Figure \(\PageIndex{6}\) shows results for movement threshold in a plot of \(\tau^{*}_{ci}\), the dimensionless threshold bed shear stress for the \(i\)th fraction, against \(D_{i}/D\), the ratio of the size of the ith fraction to the mean size of the sediment batch. There are two noteworthy things about this graph:

- The downward trend of the curves shows that the results correspond to a condition close to equal mobility, which is that of a straight line with a slope of \(-1\) (compare with Equation \ref{14.7} and with the graph in Figure \(\PageIndex{2}\)B).
- The two curves are almost identical, showing that the sorting of the sediment has little effect on the thresholds of the individual size fractions, once \(D_{50}\) and relative size \(D_{i}/D_{50}\) are accounted for.

* *

Figure \(\PageIndex{7}\) is a plot similar to that in Figure \(\PageIndex{6}\) for sediments from various laboratory and field studies. For these sediments as well, the condition of equal mobility, expressed as slope of \(-1\) in the plot, is approached but not met.

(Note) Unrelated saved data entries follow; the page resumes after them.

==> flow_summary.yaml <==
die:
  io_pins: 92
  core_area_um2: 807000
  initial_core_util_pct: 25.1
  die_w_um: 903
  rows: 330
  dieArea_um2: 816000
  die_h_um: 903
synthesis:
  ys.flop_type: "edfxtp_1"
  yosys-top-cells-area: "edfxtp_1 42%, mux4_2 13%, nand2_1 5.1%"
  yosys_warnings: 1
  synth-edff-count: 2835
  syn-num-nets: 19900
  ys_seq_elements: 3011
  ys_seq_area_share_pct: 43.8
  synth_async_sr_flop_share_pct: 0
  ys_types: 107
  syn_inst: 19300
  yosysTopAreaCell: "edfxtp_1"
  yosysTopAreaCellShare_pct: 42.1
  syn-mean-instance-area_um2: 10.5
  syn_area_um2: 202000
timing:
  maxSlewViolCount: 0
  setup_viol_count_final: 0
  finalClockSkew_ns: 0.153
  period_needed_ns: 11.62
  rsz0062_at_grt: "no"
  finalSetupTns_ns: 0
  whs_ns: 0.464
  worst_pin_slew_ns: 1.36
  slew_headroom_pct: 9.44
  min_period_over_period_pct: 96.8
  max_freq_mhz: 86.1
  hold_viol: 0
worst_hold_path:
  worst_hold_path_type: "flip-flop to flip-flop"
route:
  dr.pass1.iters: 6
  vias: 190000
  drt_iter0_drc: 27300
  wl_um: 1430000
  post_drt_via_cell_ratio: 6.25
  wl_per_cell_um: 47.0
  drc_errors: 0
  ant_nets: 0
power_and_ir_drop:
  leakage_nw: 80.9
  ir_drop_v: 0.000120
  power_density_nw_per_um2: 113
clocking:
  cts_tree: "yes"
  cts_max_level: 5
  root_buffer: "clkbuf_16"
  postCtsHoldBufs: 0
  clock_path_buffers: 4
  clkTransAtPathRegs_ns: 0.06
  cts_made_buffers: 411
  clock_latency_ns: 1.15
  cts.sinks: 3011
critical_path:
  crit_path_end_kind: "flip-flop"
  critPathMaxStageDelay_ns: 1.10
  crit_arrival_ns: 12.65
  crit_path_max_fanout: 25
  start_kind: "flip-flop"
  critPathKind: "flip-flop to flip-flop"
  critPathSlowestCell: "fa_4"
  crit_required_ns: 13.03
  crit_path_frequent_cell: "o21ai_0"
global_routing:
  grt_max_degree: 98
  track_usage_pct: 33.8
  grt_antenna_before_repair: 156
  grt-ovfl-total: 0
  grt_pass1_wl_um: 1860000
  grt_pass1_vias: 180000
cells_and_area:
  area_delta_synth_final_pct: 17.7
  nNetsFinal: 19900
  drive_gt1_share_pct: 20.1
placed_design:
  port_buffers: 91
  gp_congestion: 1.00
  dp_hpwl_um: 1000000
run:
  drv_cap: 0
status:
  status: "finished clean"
Source: an optimization exercise on an open RTL-to-GDS flow (aim: small area, a short achievable clock period and few clock cycles per item). Production flows keep margins and buffers that such runs may drop. Function was checked by simulation only, so behaviour that the tests miss may differ from the original. Power is estimated from default activity; no workload was simulated.

== P ==
// picycle
module picycle (
    input  wire         clk,
    input  wire         rst,           
    input  wire [63:0]  cmd,
    input  wire         cmd_valid,
    output wire         cmd_ready,
    output wire [31:0]  pwm_pulse,
    output reg          pwm_write,
    output wire [191:0] led,
    output wire [31:0]  seq_pos,
    output wire         seq_valid,
    output wire         seq_done,
    output wire         seq_dir,
    output wire [31:0]  seq_cycles,
    output wire         status_ill
);
    localparam [21:0] PULSE_LOWER = 22'd500000;
    localparam [20:0] BLINK_U     = 21'd1000000;    
    localparam [21:0] BLINK_2U    = 22'd2000000;
    wire [7:0]  opc = cmd[63:56];
    wire [7:0]  fn  = cmd[55:48];
    wire [15:0] rsv = cmd[47:32];
    wire [31:0] imm = cmd[31:0];
    wire rsv_ok   = (rsv == 16'd0);
    wire fn_zero  = (fn == 8'd0);
    wire fn_hi0   = (fn[7:1] == 7'd0);
    wire imm_zero = (imm == 32'd0);
    wire is_nop     = rsv_ok && opc == 8'h00 && fn_zero && imm_zero;
    wire is_act_tgt = rsv_ok && opc == 8'h10 && fn_zero;
    wire is_act_adv = rsv_ok && opc == 8'h11 && fn_zero && imm_zero;
    wire is_seq_cfg = rsv_ok && opc == 8'h20 && fn[7:3] == 5'd0;
    wire is_seq_rst = rsv_ok && opc == 8'h21 && fn_hi0 && imm_zero;
    wire is_seq_adv = rsv_ok && opc == 8'h22 && fn_hi0 && imm_zero;
    wire is_dsp_col = rsv_ok && opc == 8'h30 && fn_zero;
    wire is_dsp_blk = rsv_ok && opc == 8'h31 && fn_hi0;
    wire is_dsp_rnd = rsv_ok && opc == 8'h32 && fn_zero;
    wire is_dsp_adv = rsv_ok && opc == 8'h33 && fn_zero;
    wire is_legal   = is_nop | is_act_tgt | is_act_adv | is_seq_cfg | is_seq_rst |
                      is_seq_adv | is_dsp_col | is_dsp_blk | is_dsp_rnd | is_dsp_adv;
    reg  busy;
    assign cmd_ready = ~busy;
    wire take = cmd_valid & ~busy;
    reg pend_act;           
    reg pend_seq;           
    reg pend_c;             
    reg pend_dsp;           
    reg ill;
    assign status_ill = ill;
    reg  [7:0]  ang;           
    reg         a2p_pend;      
    reg  [21:0] act_cur;
    reg  [20:0] act_x;         
  ...
export LEC_CHECK = 0
export CAP_MARGIN = 20
export CORE_MARGIN = 2
export CORE_UTILIZATION = 55
export SETUP_SLACK_MARGIN = 5
export SLEW_MARGIN = 20
create_clock -name core_clock -period 12.0 [get_ports {clk}]
standard.sh (not shown) runs the stock make flow with config.mk's settings and CLKGATE_MAP_FILE= SYNTH_SCRIPT=/design/flow/synth_recipe.tcl, a recipe that flattens the netlist after the stock synthesis.
==> flow/flow/run.sh <==
#!/bin/bash
# The standard layout, with timing repair aimed at a larger setup margin.
set -euo pipefail
bash standard.sh SETUP_SLACK_MARGIN=6 finish > standard_flow.log 2>&1
Testbench counts of P, summed over its fixed seeds: cycles 25,575, commands 24,000.
This design comes from an exercise in tuning for small area, a short achievable clock period and few clock cycles per item on the open sky130 flow, not from production work. In this exercise RTL edits were held to simulation tests only and were not proved equivalent to the original. Power is estimated from default activity; no workload was simulated.

$ cat design.v
module lfcore_div (
    input  wire        first,
    input  wire [5:0]  diff,
    input  wire        tgt,
    input  wire [15:0] d,
    input  wire [16:0] u,
    input  wire [5:0]  c,
    output wire [16:0] u_n,
    output wire [5:0]  c_n,
    output wire        more
);
    wire [5:0]  dx = first ? diff : 6'd0;
    assign more = u[16] || ((u[15:6] == 10'd0) && (u[5:0] <= dx));
    wire [16:0] a  = u - {11'd0, dx};
    wire [16:0] x  = u;
    wire [16:0] y  = ~{11'd0, dx};
    wire [16:0] z  = {1'b0, d};
    wire [16:0] s  = x ^ y ^ z;
    wire [16:0] m  = (x & y) | (x & z) | (y & z);
    wire [16:0] b  = s + {m[15:0], 1'b1};
    assign u_n = more ? b : a;
    assign c_n = more ? (tgt ? c + 6'd1 : c - 6'd1) : c;
endmodule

An equivalent, but revealing, way of presenting the data in Figure \(\PageIndex{7}\) is to plot (Figure \(\PageIndex{7}\)) the dimensionless threshold bed shear stress \(\tau^{*}_{ci}\) against the dimensionless variable \(D^{3} \gamma^{\prime} \rho/\mu^{2}\) (taken to the one-half power here), which is a nondimensionalization of the particle size in a way that does not involve the bed shear stress. The Shield curve for movement threshold is replotted in this graph as the solid curve. The downward slope of each of the curves defined by the data points shows clearly that the finer fractions of the sediment mixtures have threshold values that lie above the Shields curve, and the coarser fractions have threshold values that lie below the Shields curve.